About this exercise –
Range to output from the entries below: the line containing "synthesized area, %" through the line containing "0.00230 | 3524 | 42300 | 42.1 |". Set it down exactly, ends included, nothing else.
START Provided material
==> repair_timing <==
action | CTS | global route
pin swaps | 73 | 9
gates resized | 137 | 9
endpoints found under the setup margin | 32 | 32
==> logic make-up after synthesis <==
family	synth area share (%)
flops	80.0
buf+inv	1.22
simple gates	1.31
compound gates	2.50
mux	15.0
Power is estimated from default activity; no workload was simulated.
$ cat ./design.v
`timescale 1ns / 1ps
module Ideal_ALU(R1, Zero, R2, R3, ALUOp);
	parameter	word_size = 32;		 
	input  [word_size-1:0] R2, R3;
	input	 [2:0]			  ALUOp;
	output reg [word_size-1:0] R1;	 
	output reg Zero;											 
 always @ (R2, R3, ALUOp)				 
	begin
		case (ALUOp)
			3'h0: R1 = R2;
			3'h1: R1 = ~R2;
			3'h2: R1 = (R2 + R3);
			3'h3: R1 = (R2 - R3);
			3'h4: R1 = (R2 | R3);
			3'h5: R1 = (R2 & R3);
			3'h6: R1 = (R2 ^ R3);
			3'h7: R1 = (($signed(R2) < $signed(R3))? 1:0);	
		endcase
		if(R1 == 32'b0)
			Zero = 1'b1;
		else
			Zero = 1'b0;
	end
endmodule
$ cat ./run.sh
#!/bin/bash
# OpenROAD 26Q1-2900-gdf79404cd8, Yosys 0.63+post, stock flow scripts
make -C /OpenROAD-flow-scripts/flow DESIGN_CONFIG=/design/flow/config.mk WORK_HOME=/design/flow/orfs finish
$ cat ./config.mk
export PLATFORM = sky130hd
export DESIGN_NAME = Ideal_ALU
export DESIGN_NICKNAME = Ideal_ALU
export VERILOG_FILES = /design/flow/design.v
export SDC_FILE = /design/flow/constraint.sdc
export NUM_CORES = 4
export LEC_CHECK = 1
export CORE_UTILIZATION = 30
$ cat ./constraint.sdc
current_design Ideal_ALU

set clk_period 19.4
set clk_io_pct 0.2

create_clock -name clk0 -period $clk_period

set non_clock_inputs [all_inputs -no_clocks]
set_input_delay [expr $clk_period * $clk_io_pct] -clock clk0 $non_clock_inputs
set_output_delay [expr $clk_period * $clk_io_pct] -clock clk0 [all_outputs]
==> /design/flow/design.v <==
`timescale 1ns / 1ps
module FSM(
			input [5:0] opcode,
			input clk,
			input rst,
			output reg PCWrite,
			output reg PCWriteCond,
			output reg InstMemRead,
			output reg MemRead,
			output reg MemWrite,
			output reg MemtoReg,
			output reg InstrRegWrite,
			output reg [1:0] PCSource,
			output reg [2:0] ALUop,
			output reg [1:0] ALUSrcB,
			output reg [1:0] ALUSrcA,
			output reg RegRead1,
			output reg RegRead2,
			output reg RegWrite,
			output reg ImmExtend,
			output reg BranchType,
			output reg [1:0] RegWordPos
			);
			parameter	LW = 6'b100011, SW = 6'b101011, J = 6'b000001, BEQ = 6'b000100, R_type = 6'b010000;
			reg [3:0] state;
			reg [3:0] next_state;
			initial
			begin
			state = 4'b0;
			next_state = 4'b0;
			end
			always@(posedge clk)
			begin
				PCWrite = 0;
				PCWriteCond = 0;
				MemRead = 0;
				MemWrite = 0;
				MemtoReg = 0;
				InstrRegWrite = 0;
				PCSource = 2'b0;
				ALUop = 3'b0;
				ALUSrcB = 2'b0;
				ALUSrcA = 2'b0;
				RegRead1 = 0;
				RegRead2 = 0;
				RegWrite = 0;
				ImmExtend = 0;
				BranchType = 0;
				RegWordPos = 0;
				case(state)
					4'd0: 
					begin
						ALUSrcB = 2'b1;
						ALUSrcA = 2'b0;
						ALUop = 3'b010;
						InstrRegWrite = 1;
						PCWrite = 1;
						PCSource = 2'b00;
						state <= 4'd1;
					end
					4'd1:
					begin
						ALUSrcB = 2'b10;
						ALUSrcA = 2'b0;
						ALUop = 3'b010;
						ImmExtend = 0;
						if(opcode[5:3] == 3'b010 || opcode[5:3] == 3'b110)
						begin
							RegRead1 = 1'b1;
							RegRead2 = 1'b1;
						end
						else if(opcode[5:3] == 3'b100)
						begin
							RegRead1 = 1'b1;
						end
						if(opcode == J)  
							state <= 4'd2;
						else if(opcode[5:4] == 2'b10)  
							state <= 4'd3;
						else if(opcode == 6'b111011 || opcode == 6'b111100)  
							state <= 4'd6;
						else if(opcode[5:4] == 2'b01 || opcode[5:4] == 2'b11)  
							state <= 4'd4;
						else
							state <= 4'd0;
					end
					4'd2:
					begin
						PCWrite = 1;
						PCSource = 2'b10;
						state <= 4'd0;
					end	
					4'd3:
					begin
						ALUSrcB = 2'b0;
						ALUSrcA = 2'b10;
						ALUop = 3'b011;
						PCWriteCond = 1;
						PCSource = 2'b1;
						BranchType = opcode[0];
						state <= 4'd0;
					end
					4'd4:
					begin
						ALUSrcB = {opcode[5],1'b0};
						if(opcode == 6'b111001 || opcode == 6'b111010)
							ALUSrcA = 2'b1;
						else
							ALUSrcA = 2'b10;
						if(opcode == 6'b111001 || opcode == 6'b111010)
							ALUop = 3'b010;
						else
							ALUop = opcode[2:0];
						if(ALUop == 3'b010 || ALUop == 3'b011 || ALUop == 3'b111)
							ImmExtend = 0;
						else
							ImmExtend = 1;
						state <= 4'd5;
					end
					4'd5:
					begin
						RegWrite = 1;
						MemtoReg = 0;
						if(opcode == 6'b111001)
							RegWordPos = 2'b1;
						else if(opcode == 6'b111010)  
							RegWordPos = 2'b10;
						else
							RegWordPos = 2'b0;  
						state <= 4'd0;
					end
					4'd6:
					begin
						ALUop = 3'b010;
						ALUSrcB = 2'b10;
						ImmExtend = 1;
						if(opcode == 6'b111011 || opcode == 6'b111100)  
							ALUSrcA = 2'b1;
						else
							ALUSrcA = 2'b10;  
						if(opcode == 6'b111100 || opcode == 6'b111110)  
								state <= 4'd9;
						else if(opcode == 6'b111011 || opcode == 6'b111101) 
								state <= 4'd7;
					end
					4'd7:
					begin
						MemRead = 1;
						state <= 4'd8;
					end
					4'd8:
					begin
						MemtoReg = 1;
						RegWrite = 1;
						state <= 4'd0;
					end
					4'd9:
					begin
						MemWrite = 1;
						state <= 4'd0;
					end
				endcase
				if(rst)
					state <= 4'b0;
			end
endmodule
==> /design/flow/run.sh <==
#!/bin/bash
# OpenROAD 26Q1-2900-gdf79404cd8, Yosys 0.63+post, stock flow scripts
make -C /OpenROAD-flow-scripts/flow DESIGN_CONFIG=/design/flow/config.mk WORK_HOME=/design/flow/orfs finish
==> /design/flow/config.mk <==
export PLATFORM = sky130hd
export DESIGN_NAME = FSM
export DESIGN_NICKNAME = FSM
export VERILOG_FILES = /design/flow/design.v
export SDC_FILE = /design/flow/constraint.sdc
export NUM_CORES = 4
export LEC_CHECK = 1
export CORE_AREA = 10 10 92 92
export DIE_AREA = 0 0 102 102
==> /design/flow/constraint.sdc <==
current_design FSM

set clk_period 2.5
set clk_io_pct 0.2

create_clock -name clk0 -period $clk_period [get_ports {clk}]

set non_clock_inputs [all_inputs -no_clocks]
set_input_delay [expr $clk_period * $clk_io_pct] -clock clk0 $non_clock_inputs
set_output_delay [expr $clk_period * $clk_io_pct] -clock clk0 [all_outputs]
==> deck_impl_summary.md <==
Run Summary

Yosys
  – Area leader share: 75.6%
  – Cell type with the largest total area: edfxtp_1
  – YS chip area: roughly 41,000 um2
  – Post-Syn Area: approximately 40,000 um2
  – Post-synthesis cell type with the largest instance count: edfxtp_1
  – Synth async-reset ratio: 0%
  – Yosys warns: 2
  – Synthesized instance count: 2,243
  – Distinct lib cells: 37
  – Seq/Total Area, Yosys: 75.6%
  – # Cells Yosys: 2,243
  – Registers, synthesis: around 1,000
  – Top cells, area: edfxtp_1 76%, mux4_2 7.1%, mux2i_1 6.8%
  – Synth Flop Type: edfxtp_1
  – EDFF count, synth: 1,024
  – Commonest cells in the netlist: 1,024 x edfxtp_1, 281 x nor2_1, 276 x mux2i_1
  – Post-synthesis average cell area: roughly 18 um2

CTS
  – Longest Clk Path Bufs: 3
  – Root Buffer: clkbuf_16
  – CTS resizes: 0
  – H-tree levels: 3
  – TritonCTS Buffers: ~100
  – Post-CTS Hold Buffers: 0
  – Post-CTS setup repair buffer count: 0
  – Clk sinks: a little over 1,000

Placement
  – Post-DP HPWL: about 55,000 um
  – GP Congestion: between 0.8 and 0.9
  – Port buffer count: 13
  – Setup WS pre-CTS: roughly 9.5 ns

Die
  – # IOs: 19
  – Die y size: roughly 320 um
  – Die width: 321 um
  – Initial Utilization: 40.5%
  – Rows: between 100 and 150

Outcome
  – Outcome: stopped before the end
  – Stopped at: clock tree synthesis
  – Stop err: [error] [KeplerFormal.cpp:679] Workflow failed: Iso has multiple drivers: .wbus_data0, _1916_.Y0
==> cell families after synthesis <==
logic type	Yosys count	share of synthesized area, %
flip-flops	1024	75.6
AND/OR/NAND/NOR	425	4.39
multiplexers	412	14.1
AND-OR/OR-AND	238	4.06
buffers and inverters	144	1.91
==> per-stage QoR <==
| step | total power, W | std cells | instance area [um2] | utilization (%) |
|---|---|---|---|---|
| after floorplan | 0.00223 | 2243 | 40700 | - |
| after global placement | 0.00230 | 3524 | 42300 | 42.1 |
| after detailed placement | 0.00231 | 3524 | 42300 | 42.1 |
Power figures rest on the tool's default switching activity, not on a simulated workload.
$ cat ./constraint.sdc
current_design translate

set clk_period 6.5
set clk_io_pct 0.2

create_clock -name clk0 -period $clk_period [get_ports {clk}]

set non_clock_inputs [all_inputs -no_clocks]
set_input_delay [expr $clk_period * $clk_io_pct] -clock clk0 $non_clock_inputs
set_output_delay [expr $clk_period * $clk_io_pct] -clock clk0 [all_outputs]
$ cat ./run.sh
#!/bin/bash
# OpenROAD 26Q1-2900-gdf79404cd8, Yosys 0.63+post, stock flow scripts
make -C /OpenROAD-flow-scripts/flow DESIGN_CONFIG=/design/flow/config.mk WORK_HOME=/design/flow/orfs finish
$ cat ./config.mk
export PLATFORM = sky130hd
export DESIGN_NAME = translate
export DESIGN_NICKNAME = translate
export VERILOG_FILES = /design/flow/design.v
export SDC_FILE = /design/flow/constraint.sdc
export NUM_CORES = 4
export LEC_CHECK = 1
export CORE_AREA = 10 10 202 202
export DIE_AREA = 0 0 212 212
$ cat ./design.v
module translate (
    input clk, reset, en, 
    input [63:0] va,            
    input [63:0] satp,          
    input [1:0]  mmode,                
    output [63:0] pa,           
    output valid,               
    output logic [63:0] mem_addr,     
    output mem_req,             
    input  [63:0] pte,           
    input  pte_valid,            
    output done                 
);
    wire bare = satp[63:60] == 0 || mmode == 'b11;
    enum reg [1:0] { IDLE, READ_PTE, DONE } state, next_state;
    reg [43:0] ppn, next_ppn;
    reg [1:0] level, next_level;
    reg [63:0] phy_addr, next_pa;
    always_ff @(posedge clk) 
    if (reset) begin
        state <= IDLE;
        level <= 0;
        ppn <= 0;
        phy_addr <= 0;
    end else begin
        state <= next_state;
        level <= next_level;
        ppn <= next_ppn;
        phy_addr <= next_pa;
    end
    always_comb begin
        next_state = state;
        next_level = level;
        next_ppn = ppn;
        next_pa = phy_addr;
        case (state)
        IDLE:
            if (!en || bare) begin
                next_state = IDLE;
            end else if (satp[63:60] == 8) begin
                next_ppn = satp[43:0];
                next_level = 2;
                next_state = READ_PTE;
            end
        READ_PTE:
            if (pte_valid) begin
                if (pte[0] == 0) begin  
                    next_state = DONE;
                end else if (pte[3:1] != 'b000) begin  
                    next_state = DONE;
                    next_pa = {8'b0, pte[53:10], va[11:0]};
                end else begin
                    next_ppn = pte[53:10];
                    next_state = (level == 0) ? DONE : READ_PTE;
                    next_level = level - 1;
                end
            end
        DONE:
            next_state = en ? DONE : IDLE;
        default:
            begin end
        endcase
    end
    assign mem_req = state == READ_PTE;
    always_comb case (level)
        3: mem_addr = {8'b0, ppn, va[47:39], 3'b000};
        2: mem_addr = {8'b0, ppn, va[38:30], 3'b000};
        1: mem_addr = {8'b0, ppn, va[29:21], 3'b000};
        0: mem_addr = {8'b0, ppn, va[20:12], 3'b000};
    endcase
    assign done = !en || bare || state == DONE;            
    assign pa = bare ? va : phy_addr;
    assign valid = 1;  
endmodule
END Provided material
Result of this exercise –
logic type	Yosys count	share of synthesized area, %
flip-flops	1024	75.6
AND/OR/NAND/NOR	425	4.39
multiplexers	412	14.1
AND-OR/OR-AND	238	4.06
buffers and inverters	144	1.91
==> per-stage QoR <==
| step | total power, W | std cells | instance area [um2] | utilization (%) |
|---|---|---|---|---|
| after floorplan | 0.00223 | 2243 | 40700 | - |
| after global placement | 0.00230 | 3524 | 42300 | 42.1 |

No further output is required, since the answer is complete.